Zanesville Campus students from left, Anna McDonald, Kyle Ludwig, Germany Lee, and Mackenzie Gibson attended the Propel Ohio 2017 Collegiate Leadership Summit, a leadership program that promotes civic engagement and inspires undergraduate students to grow into civic leaders in Ohio. Student Senate advisor Jennifer Redrup, right, also attended the event.
The Zanesville Campus was one of more than 80 institutions of higher education represented at the one-day conference designed to actively engage college students on issues that affect childhood poverty, including food security, inequities in education, and homelessness.
“Children living in poverty too often don’t receive the health care they need because their parent or guardian cannot afford it along with other necessities,” shared Ludwig, a Health Services Administration major. “To see how big of an issue childhood poverty, homelessness and education inequities are in America was breathtaking.”
McDonald agreed adding, “I plan on getting my master’s in Social Work and help families in urban communities. Attending this summit was very beneficial for me to learn about kids in poverty.”
McDonald also attended the internship fair as part of the event and felt that it was a good opportunity to learn about the various agencies that are helping local communities such as the Children’s Hunger Alliance, Ohio Network of Children’s Advocacy Centers and the Alliance of Boys and Girls Club. “I was very excited for the internship fair because I want to get involved as much as possible,” she said.
There were a number of presenters who spoke about issues that impact childhood poverty including education inequity and the opioid epidemic. “I learned that 74% of children cannot get into the military because they cannot read,” said Lee, A Health Services Administration major. “It was very moving that so many college students wanted to take charge and do something in their communities, in their cities and in our state.”
Gibson, who plans to become a doctor of physical therapy, echoed that sentiment adding, “I felt very inspired and touched from all the presentations and stories I heard.” She went on to explain that the opioid presentation was very informative. “It makes you look at just the little pain killers that are prescribed to you completely differently.” She also shared that the speakers helped her realize that it is a privilege to attend college that is not afforded to everyone.
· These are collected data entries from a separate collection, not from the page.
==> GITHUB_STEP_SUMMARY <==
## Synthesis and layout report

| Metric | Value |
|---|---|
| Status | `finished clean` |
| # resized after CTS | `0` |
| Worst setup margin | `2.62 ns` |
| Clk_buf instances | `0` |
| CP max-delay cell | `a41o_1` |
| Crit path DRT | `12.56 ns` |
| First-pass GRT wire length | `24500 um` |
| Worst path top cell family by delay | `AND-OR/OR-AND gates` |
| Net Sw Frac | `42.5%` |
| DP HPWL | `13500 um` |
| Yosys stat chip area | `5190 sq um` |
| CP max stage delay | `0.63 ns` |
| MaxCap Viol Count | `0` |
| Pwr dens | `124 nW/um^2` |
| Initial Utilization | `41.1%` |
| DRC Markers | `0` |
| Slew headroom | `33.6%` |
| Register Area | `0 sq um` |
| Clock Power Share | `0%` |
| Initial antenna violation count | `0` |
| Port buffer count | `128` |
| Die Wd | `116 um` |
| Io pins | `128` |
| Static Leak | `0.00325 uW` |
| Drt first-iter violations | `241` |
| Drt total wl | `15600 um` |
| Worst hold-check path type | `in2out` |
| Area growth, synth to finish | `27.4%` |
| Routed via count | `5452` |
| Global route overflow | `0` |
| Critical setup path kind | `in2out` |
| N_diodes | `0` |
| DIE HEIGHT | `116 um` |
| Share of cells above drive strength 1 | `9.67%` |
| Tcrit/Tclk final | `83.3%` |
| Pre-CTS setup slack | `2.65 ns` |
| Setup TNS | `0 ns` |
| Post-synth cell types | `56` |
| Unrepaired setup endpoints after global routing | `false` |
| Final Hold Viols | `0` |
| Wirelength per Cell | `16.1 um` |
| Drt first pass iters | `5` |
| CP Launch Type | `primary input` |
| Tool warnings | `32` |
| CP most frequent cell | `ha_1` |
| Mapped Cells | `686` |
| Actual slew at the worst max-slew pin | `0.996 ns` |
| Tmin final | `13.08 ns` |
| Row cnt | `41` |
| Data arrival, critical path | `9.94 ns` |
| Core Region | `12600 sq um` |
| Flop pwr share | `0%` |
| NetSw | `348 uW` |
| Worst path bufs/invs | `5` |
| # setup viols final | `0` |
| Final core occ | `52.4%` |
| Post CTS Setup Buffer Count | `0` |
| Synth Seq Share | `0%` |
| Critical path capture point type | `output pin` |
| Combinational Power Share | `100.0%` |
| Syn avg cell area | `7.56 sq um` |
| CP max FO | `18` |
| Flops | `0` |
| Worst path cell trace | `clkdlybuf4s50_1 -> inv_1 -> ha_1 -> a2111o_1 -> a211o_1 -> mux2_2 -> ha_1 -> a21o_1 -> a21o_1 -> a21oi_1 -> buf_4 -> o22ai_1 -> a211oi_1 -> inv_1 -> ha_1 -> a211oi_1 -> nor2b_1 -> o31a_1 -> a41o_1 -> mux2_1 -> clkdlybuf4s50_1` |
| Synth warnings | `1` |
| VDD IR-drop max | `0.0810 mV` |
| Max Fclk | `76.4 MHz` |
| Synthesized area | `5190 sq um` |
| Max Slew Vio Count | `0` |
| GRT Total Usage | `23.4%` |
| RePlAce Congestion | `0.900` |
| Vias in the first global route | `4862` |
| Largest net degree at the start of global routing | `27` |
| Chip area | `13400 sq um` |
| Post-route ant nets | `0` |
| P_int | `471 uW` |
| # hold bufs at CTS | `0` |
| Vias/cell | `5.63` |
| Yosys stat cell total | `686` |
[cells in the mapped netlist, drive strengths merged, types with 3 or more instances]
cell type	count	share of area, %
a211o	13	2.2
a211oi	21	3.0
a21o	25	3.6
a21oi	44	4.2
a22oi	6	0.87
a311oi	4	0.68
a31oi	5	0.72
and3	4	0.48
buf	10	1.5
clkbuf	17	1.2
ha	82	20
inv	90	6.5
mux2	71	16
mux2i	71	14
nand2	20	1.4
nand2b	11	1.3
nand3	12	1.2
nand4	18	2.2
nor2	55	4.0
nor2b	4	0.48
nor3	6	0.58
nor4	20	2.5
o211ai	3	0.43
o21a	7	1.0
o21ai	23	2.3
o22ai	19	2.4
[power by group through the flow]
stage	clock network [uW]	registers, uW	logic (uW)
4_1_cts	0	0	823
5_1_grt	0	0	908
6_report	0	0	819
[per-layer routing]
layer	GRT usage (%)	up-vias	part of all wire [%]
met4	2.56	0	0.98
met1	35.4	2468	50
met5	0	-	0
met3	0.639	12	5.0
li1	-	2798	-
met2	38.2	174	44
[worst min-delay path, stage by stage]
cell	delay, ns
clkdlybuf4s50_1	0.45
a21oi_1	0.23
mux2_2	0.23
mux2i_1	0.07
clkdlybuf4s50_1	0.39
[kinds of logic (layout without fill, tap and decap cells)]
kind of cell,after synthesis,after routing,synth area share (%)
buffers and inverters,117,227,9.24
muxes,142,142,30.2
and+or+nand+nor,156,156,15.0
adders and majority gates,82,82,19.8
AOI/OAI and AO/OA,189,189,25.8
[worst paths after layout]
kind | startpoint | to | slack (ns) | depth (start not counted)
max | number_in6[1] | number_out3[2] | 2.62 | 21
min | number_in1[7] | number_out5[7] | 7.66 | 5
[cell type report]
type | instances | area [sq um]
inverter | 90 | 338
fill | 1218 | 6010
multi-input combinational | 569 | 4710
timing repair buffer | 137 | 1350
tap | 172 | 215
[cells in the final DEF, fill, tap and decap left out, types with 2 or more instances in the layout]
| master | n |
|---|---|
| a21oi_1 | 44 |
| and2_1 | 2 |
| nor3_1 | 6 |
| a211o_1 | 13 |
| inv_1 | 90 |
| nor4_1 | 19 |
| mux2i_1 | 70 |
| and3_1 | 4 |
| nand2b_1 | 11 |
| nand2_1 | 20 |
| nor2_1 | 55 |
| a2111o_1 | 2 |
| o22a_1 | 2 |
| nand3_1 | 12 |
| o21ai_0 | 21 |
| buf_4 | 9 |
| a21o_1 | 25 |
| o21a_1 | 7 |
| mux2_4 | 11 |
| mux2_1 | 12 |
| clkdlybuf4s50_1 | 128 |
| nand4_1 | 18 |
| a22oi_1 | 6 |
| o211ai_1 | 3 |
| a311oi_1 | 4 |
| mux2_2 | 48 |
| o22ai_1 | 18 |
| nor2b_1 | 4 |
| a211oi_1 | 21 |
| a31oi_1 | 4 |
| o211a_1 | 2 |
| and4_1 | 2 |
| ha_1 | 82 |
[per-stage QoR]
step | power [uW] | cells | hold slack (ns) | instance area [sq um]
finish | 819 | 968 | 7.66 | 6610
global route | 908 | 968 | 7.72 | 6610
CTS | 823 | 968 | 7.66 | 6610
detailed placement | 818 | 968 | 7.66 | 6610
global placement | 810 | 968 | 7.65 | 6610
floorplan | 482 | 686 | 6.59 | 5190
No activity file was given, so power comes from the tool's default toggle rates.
## flow/design.v

```verilog
`timescale 1ns/10ps
module  ATCONV(
	input		clk,
	input		reset,
	output	reg	busy,	
	input		ready,	
	output reg	[11:0]	iaddr,
	input signed [12:0]	idata,
	output	reg 	cwr,
	output  reg	[11:0]	caddr_wr,
	output reg 	[12:0] 	cdata_wr,
	output	reg 	crd,
	output reg	[11:0] 	caddr_rd,
	input 	[12:0] 	cdata_rd,
	output reg 	csel
	);
reg [2:0] Currentstate, Nextstate;
localparam CHECK_IMG_RD = 3'd0;
localparam GET_DATA_FROM_MEM = 3'd1;
localparam CONVOLUTION = 3'd2;
localparam WRITE_RELU_LAYER0= 3'd3;
localparam WRITE_LAYER1 = 3'd4;
localparam RESULT = 3'd5;
reg [12:0] sum_conv;				 
reg [11:0] image_mem_idx;    
reg [10:0] layer1_mem_idx;   
reg [11:0] current_pixel; 
reg [3:0] counter_for_8;   
reg [1:0] counter_for_4;   
reg [2:0] filter_shift[8:0];
reg [11:0] next_mem_offset[3:0];
reg [12:0] bias;
reg [12:0] max_data;
initial begin
	filter_shift[0] <= 3'd0;  
	filter_shift[1] <= 3'd4;  
	filter_shift[2] <= 3'd4;
	filter_shift[3] <= 3'd4;
	filter_shift[4] <= 3'd4;
	filter_shift[5] <= 3'd2;
	filter_shift[6] <= 3'd2;  
	filter_shift[7] <= 3'd3;  
	filter_shift[8] <= 3'd3;
	bias <= 13'h1FF4;         
	next_mem_offset[0] <=  12'd1;
	next_mem_offset[1] <=  12'd63;
	next_mem_offset[2] <=  12'd1;
	next_mem_offset[3] <=  12'hFC1;  
	counter_for_8 <= 4'd0;
	counter_for_4 <= 2'd0;
	current_pixel <= 12'd0;
	layer1_mem_idx <= 11'd0;
	max_data <= 13'd0;
end
always @(counter_for_8 or current_pixel) begin
	case (counter_for_8)
		0 : begin
			image_mem_idx <= current_pixel;
		end
		1 : begin
			image_mem_idx <= {current_pixel[11:6] - {current_pixel[11:6] > 6'd1, current_pixel[11:6] == 6'd1}, current_pixel[5:0] - {current_pixel[5:0] > 6'd1, current_pixel[5:0] == 6'd1}};
		end
		2 : begin
			image_mem_idx <= {current_pixel[11:6] - {current_pixel[11:6] > 6'd1, current_pixel[11:6] == 6'd1}, current_pixel[5:0] + {current_pixel[5:0] < 6'd62, current_pixel[5:0] == 6'd62}};
		end
		3 : begin
			image_mem_idx <= {current_pixel[11:6] + {current_pixel[11:6] < 6'd62, current_pixel[11:6] == 6'd62}, current_pixel[5:0] - {current_pixel[5:0] > 6'd1, current_pixel[5:0] == 6'd1}};
		end
		4 : begin
			image_mem_idx <= {current_pixel[11:6] + {current_pixel[11:6] < 6'd62, current_pixel[11:6] == 6'd62}, current_pixel[5:0] + {current_pixel[5:0] < 6'd62, current_pixel[5:0] == 6'd62}};
		end
		5 : begin
			image_mem_idx <= {current_pixel[11:6], current_pixel[5:0] + {current_pixel[5:0] < 6'd62, current_pixel[5:0] == 6'd62}};
		end
		6 : begin
			image_mem_idx <= {current_pixel[11:6], current_pixel[5:0] - {current_pixel[5:0] > 6'd1, current_pixel[5:0] == 6'd1}};
		end
		7 : begin
			image_mem_idx <= {current_pixel[11:6] - {current_pixel[11:6] > 6'd1, current_pixel[11:6] == 6'd1}, current_pixel[5:0]};
		end
		8 : begin
			image_mem_idx <= {current_pixel[11:6] + {current_pixel[11:6] < 6'd62, current_pixel[11:6] == 6'd62}, current_pixel[5:0]};
		end
		default: begin image_mem_idx <= current_pixel; end  
	endcase
end
always @(posedge clk) begin
	if (reset) begin
		Currentstate <= CHECK_IMG_RD;
	end
	else begin
		Currentstate <= Nextstate;
	end 
end
always @(*) begin
	case (Currentstate)
		CHECK_IMG_RD : begin
			if (ready) begin
				Nextstate <= GET_DATA_FROM_MEM;
			end
			else begin
				Nextstate <= CHECK_IMG_RD;
			end
		end 
		GET_DATA_FROM_MEM : begin
			if (layer1_mem_idx < 11'd1024) begin
				Nextstate <= CONVOLUTION;
			end
			else begin
				Nextstate <= RESULT;
			end
		end
		CONVOLUTION : begin
			if (counter_for_8 < 4'd9) begin
				Nextstate <= CONVOLUTION;
			end
			else begin
				Nextstate <= WRITE_RELU_LAYER0;
			end
		end
		WRITE_RELU_LAYER0 : begin
			if (counter_for_4 < 2'd3) begin
				Nextstate <= GET_DATA_FROM_MEM;
			end
			else begin
				Nextstate <= WRITE_LAYER1;
			end
		end
		WRITE_LAYER1 : begin
			Nextstate <= GET_DATA_FROM_MEM;
		end
		RESULT : begin
			Nextstate <= CHECK_IMG_RD;	
		end
		default: begin Nextstate <= CHECK_IMG_RD; end 
	endcase
end
always @(posedge clk) begin
	if (reset) begin
		sum_conv <= 13'd0;  	 
		busy <= 1'd0;  			 
		csel <= 1'd0;
	end
	else begin
		case (Currentstate) 
			CHECK_IMG_RD : begin
				busy <= ready;
			end 
			GET_DATA_FROM_MEM : begin
				iaddr <= image_mem_idx;
				counter_for_8 <= 4'd1;
			end
			CONVOLUTION : begin
				iaddr <= image_mem_idx;
				if (filter_shift[counter_for_8 - 4'd1]) begin
					sum_conv <= sum_conv + (~(idata >> filter_shift[counter_for_8 - 4'd1]) + 13'd1);
				end 
				else begin
					sum_conv <= sum_conv + idata;
				end
				if (counter_for_8 == 4'd9) begin
					counter_for_8 <= 4'd0;
				end
				else begin
					counter_for_8 <= counter_for_8 + 4'd1;
				end
			end
			WRITE_RELU_LAYER0 : begin
				cwr <= 1'd1;   
				csel <= 1'd0;  
				caddr_wr <= current_pixel;  
				current_pixel <= current_pixel + next_mem_offset[counter_for_4];
				if (sum_conv & 13'b1_0000_0000_0000) begin
					cdata_wr <= 13'd0;
				end else begin
					cdata_wr <= sum_conv;
					if (max_data < sum_conv) begin
						max_data <= sum_conv;
					end 
				end
				sum_conv <= bias;
				counter_for_4 <= counter_for_4 + 2'd1;
			end
			WRITE_LAYER1 : begin
				csel <= 1'd1;  
				caddr_wr <= layer1_mem_idx;  
				cdata_wr <= ((max_data >> 4) + (max_data[3:0] != 4'd0)) << 4;
				max_data <= 13'd0;
				layer1_mem_idx <= layer1_mem_idx + 11'd1; 
				current_pixel <= current_pixel + ((layer1_mem_idx[4:0] == 5'd31) << 6);
			end
			RESULT : begin
				busy <= 1'd0;
			end
			default: begin
			end 
		endcase
	end
end
endmodule
```
[design/flow/config.mk]
export PLATFORM = sky130hd
export DESIGN_NAME = slower_clk
export DESIGN_NICKNAME = slower_clk
export VERILOG_FILES = /design/flow/design.v
export SDC_FILE = /design/flow/constraint.sdc
export NUM_CORES = 4
export LEC_CHECK = 1
export CORE_AREA = 10 10 99 99
export DIE_AREA = 0 0 109 109
[design/flow/constraint.sdc]
current_design slower_clk

set clk_period 2.8
set clk_io_pct 0.2

create_clock -name clk0 -period $clk_period [get_ports {clk}]

set non_clock_inputs [all_inputs -no_clocks]
set_input_delay [expr $clk_period * $clk_io_pct] -clock clk0 $non_clock_inputs
set_output_delay [expr $clk_period * $clk_io_pct] -clock clk0 [all_outputs]
[design/flow/design.v]
module slower_clk(
	input clk, 
	output slower);
	reg [19 : 0] out = 20'b0000_0000_0000_0000_0000;
	reg [19 : 0] mux4to1 = 20'b1100_1011_0111_0011_0101;
	always @(posedge clk)
	begin
		if (out == mux4to1)
			out <= 0;
		else
			out <= out + 1'b1;
	end
	assign slower = (out == 0) ? 1 : 0;
 endmodule 
[design/flow/run.sh]
#!/bin/bash
# OpenROAD 26Q1-2900-gdf79404cd8, Yosys 0.63+post, stock flow scripts
make -C /OpenROAD-flow-scripts/flow DESIGN_CONFIG=/design/flow/config.mk WORK_HOME=/design/flow/orfs finish
module control_1p_16p(
    input clk,
    input resetn,
	 input draw_en,
	 input end_h,
	 input [4 : 0] xy_add01,
	 input [7 : 0] start_x,
    input [6 : 0] start_y,
	 output reg  plot,
	 output reg [7:0] x,
	 output reg [6:0] y,
	 output reg update
    );
	 reg [7 : 0] org_x;
	 reg [6 : 0] org_y;
    reg [1:0] current_state, next_state;
    localparam  S_LOAD_XY       = 2'd0,
                S_LOAD_XY_WAIT  = 2'd1,
                S_PLOT_XY       = 2'd2,
					 S_UPDATE_XY     = 2'd3;
    always@(*)
    begin: state_table 
            case (current_state)
                S_LOAD_XY: next_state = draw_en ? S_LOAD_XY_WAIT : S_LOAD_XY;  
                S_LOAD_XY_WAIT: next_state = S_PLOT_XY;  
                S_PLOT_XY: next_state = S_UPDATE_XY; 
					 S_UPDATE_XY: next_state = end_h ? S_LOAD_XY : S_PLOT_XY; 
            default:     next_state = S_LOAD_XY;
        endcase
    end  
	always @(posedge clk)
   begin
		if(!resetn)
			current_state <= S_LOAD_XY;
      else begin
			update <= 1'b0;
			case (current_state)
				S_LOAD_XY_WAIT: begin
					org_x <= start_x;
					org_y <= start_y;
					end
				S_PLOT_XY: begin 
					plot <= 1'b1; 
					update <= 1'b1;
					end
				S_UPDATE_XY: begin
					x <= org_x + xy_add01[3:2];
					y <= org_y + xy_add01[1:0];
					end
			endcase
         current_state <= next_state;
		end
	end
endmodule
File: flow/config.mk
export PLATFORM = sky130hd
export DESIGN_NAME = crossy_top
export DESIGN_NICKNAME = crossy_top
export VERILOG_FILES = /design/flow/design.v
export SDC_FILE = /design/flow/constraint.sdc
export NUM_CORES = 4
export LEC_CHECK = 1
export CORE_UTILIZATION = 50
File: flow/constraint.sdc
current_design crossy_top

set clk_period 7.4
set clk_io_pct 0.2

create_clock -name clk0 -period $clk_period [get_ports {clk}]

set non_clock_inputs [all_inputs -no_clocks]
set_input_delay [expr $clk_period * $clk_io_pct] -clock clk0 $non_clock_inputs
set_output_delay [expr $clk_period * $clk_io_pct] -clock clk0 [all_outputs]
File: flow/design.v
`timescale 1ns / 1ps
module crossy_top(
  input clk,
  input reset,
  input btn_left,
  input btn_right,
  input btn_up,
  output reg [2:0] row1,
  output reg [2:0] row2,
  output reg [2:0] row3
);
  reg [2:0] pos;
  reg [2:0] next_pos;
  reg move;
  reg game_end = 0;  
  reg [2:0] new_row [15:0];
  integer new_row_num = 0;
  reg btn_up_prev;
  reg btn_left_prev;
  reg btn_right_prev;
  wire btn_up_rising = btn_up & ~btn_up_prev;
  wire btn_left_rising = btn_left & ~btn_left_prev;
  wire btn_right_rising = btn_right & ~btn_right_prev;
  initial begin
    pos = 3'b010;
    row1 = 3'b010;
    row2 = 3'b000;
    row3 = pos;
    game_end <= 0;
    new_row_num <= 0;
    move = 0;
    next_pos = 3'b000;
    new_row[0] = 3'b100;
    new_row[1] = 3'b010;
    new_row[2] = 3'b010;
    new_row[3] = 3'b001;
    new_row[4] = 3'b010;
    new_row[5] = 3'b001;
    new_row[6] = 3'b100;
    new_row[7] = 3'b100;
    new_row[8] = 3'b110;
    new_row[9] = 3'b011;
    new_row[10] = 3'b001;
    new_row[11] = 3'b101;
    new_row[12] = 3'b110;
    new_row[13] = 3'b001;
    new_row[14] = 3'b101;
    new_row[15] = 3'b110;
  end
  always @(posedge clk) begin
    btn_left_prev <= btn_left;
    btn_right_prev <= btn_right;
    btn_up_prev <= btn_up;
    if (reset) begin
      pos <= 3'b010;
      row1 <= 3'b010;
      row2 <= 3'b000;
      row3 <= pos;
      btn_left_prev <= 0;
      btn_right_prev <= 0;
      btn_up_prev <= 0;
      game_end <= 0;
      new_row_num <= 0;
      move = 0;
      next_pos = 3'b000;
    end
    else if (!game_end) begin
      move = 0;
      next_pos = 3'b000;  
      if (btn_left_rising) begin
        next_pos = (pos == 3'b100) ? 3'b001 : (pos << 1);
        move = 1;
      end
      else if (btn_right_rising) begin
        next_pos = (pos == 3'b001) ? 3'b100 : (pos >> 1);
        move = 1;
      end
      else if (btn_up_rising) begin
        next_pos = pos;
        move = 1;
      end
      if (move) begin
        move = 0;  
        if (|(next_pos & row2)) begin
          game_end <= 1;
          row1 <= 3'b111;
          row2 <= 3'b111;
          row3 <= 3'b111;
        end else begin
          pos = next_pos;
          row3 = pos;
          row2 = row1;
          row1 = new_row[new_row_num];
          new_row_num = (new_row_num == 15) ? 0 : new_row_num + 1;
        end  
      end  
    end  
  end  
endmodule
File: flow/run.sh
#!/bin/bash
# OpenROAD 26Q1-2900-gdf79404cd8, Yosys 0.63+post, stock flow scripts
make -C /OpenROAD-flow-scripts/flow DESIGN_CONFIG=/design/flow/config.mk WORK_HOME=/design/flow/orfs finish
==> flow_metrics.env <==
# yosys + openroad results
export IMPL_setup_viol=0
export IMPL_critical_path_reg2reg_startpoint="btn_right_prev"
export IMPL_critical_path_peak_fanout=42
export IMPL_flow_area_growth_from_synthesis_pct=8.76
export IMPL_clk_pin_slew_ps=90
export IMPL_gpl_final_weighted_congestion=0.903
export IMPL_viasPerCell=5.93
export IMPL_grt_max_degree=43
export IMPL_endpoint_kind="register"
export IMPL_clock_sinks=48
export IMPL_fp_utilization_pct=53.6
export IMPL_core_region_area_um2=4850
export IMPL_timing_setup_tns_ps=0
export IMPL_all_layer_global_routing_usage_pct=23.0
export IMPL_yosys_stat_cells=314
export IMPL_netlist_cell_type_count=50
export IMPL_setup_worst_path_start_class="input pin"
export IMPL_regToRegSetupSlack_ps=4590
export IMPL_synth_edff_count=3
export IMPL_openroad_warnings=31
export IMPL_cpMaxStageDelayCell="or4_1"
export IMPL_synth_main_ff_cell="dfxtp_1"
export IMPL_hold_critical_path_depth=2
export IMPL_utilization_pct=58.3
export IMPL_number_of_global_route_vias_before_repair=1933
export IMPL_detailedPlacementHpwl_um=4100
export IMPL_inserted_clock_buffers=5
export IMPL_grt_pass1_wl_um=9510
export IMPL_tightest_slew_ps=710
export IMPL_ctsLongestPathBuffers=2
export IMPL_critical_path_class="input pin to register"
export IMPL_numPlacedInstances=379
export IMPL_htreeDepth=2
export IMPL_max_clock_freq_ghz=0.244
export IMPL_rel_slew_slack_pct=52.6
export IMPL_antenna_violating_nets_post_route=0
export IMPL_post_synth_inst_count=314
export IMPL_avgRoutedWirePerCell_um=15.0
export IMPL_power_total_mw=0.661
export IMPL_total_number_of_yosys_warnings=1
export IMPL_critical_path_arrival_ps=4340
export IMPL_peakVddDrop_mv=0.151
export IMPL_ratio_of_final_minimum_period_to_clock_period_pct=55.5
export IMPL_worstReg2RegEnd="new_row_num[9]"
export IMPL_yosys_register_bits=48
export IMPL_post_synth_instance_area_um2=2600
export IMPL_worst_r2r_path_depth=6
export IMPL_synth_seq_area_share_pct=38.1
export IMPL_route_vias_total=2294
export IMPL_io_pin_count=14
export IMPL_tritoncts="yes"
export IMPL_routed_wirelength_um=5820
export IMPL_final_setup_skew_ps=8.77
export IMPL_power_density_nw_per_um2=234
export IMPL_holdCritStartpoint="new_row_num[31]"
export IMPL_die_height_um=74.1
export IMPL_postSynth_asyncResetShare_pct=0
export IMPL_firstDrtPassIters=4
export IMPL_leakagePower_nw=0.863
export IMPL_drt_iter0_markers=146
export IMPL_root_buffer="clkbuf_8"
export IMPL_grt_setup_unrepaired="false"
export IMPL_share_of_cells_above_drive_strength_1_pct=6.25
export IMPL_final_hold_violation_count=0
export IMPL_antennaDiodeCount=0
export IMPL_antenna_violations_before_repair=0
export IMPL_max_transition_viols_final=0
export IMPL_synth_area_per_cell_um2=8.28
export IMPL_place_ws_ps=2990
export IMPL_min_delay_worst_endpoint="new_row_num[31]"
export IMPL_non_filler_cells_final=387
export IMPL_status="finished, final reports clean"
export IMPL_die_size_x_um=74.1
export IMPL_cp_cell_sequence="clkdlybuf4s50_1 -> and2b_1 -> o31ai_1 -> a31oi_1 -> nand3_2 -> or4_1 -> a21oi_1"
export IMPL_io_buffers=13
export IMPL_critical_path_max_stage_delay_ps=700
export IMPL_die_area_um2=5490
export IMPL_grt_ovfl_total=0
export IMPL_synth_yosys_chip_area_um2=2600
export IMPL_clkLatencyLatePin_ps=300
export IMPL_cts_resized_gates=0
export IMPL_post_cts_setup_buffer_count=0
export IMPL_postLayoutSetupSlackWorst_ps=3300
export IMPL_max_cap_violations=0
export IMPL_drc=0
export IMPL_worst_ep_required_time_ps=7630
export IMPL_row_count=25
export IMPL_hold_path_class="register to register"
export IMPL_cts_hold_buf=0
export IMPL_layout_min_cycle_time_ps=4100
[metrics by stage]
stage | hold WS [ps] | cell area [µm²]
after CTS | 493 | 2830
after floorplan | 452 | 2600
after global routing | 510 | 2830
final | 494 | 2830
after global placement | 464 | 2740
after detailed placement | 480 | 2740
[how the worst max path moves through the flow]
stage,start,to,slack [ps],depth (start not counted)
CTS,btn_right,new_row_num[26],3300,7
finish,btn_left,new_row_num[9],3300,7
global route,btn_left,new_row_num[26],3030,7
[where the power goes]
group	internal (mW)	leakage, nW	switching [mW]
logic	0.0769	0.421	0.0984
registers	0.289	0.397	0.0326
clock network	0.0765	0.0455	0.0875
[registers in the layout, summed over array words and instances (netlist names)]
register        cells
new_row_num        32
btn_up_prev         1
pos                 3
btn_right_prev      1
row2                3
btn_left_prev       1
row3                3
row1                3
game_end            1
[synthesized netlist by cell type, drive strengths merged (10+ instances only)]
| library cell | number | area [µm²] |
|---|---|---|
| nor4 | 17 | 113 |
| nand2 | 18 | 67.6 |
| dfxtp | 45 | 901 |
| nor3 | 11 | 55.1 |
| inv | 11 | 41.3 |
| nand3 | 17 | 90.1 |
| a21oi | 25 | 125 |
| nor2 | 29 | 109 |
| buf | 10 | 68.8 |
| nand4 | 13 | 81.3 |
| o21ai | 18 | 90.1 |
| or3 | 13 | 81.3 |
[routing by layer]
layer  vias to the layer above  global-route usage, %  share of wire [%]
li1                       1183                      -                  -
met1                      1051                   38.0                 52
met2                        58                   33.7                 41
met3                         2                   3.85                6.0
met4                         0                   2.14               0.48
met5                         -                      0                  0
[placed cells by master, fill, tap and decap left out, drive strengths merged, types with 11 or more instances in the layout]
cell type / instances
or3: 13
o21ai: 18
nand4: 13
inv: 11
dfxtp: 45
a21oi: 25
nor3: 11
nand2: 18
nor4: 17
nor2: 29
nand3: 17
clkdlybuf4s50: 13
[worst max-delay path, delay by kind of cell]
family / cells / cell delay [ps]
AND/OR/NAND/NOR: 3 / 1660
AND-OR/OR-AND: 3 / 670
buffers and inverters: 1 / 510
[final cells by class]
class | count | area [µm²]
Fill cell | 434 | 2020
Multi-Input combinational cell | 237 | 1470
Sequential cell | 48 | 991
Timing Repair Buffer | 16 | 153
Clock buffer | 8 | 90.1
Tap cell | 67 | 83.8
Inverter | 11 | 41.3
[cells by family after synthesis]
group / share of synthesized area [%]
AND/OR/NAND/NOR: 30.6
AND-OR/OR-AND: 17.2
flip-flops: 38.1
buffers and inverters: 5.39
XOR/XNOR: 2.70
multiplexers: 3.61
adder cells (fa/ha/maj): 2.41
Power is estimated from default activity; no workload was simulated.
Advocates tackling childhood poverty, including Marian Wright Edelman, founder of the Children’s Defense Fund; Christine Amer Mayer, President of the GAR Foundation, Barbara Poppe, Former Director of the U.S. Interagency Council on Homelessness; David W. James, Akron Public Schools Superintendent; Dr. Robert Murray, Board President of the American Academy of Pediatrics Ohio Chapter and Children’s Hunger Alliance Central Ohio Regional Advisory Board Member; H. Luke Shaefer, Ph.D, Director of Poverty Solutions at the University of Michigan and Matthew J. Wilson, President of the University of Akron were among the presenters.
“The four students that participated were engaged in the topic and the presentations,” Redrup said. “The topic is relevant to each of their chosen career fields.”
Three of the four students will graduate in the spring and as Redrup shared, “They will take this inspiration into the field with them.”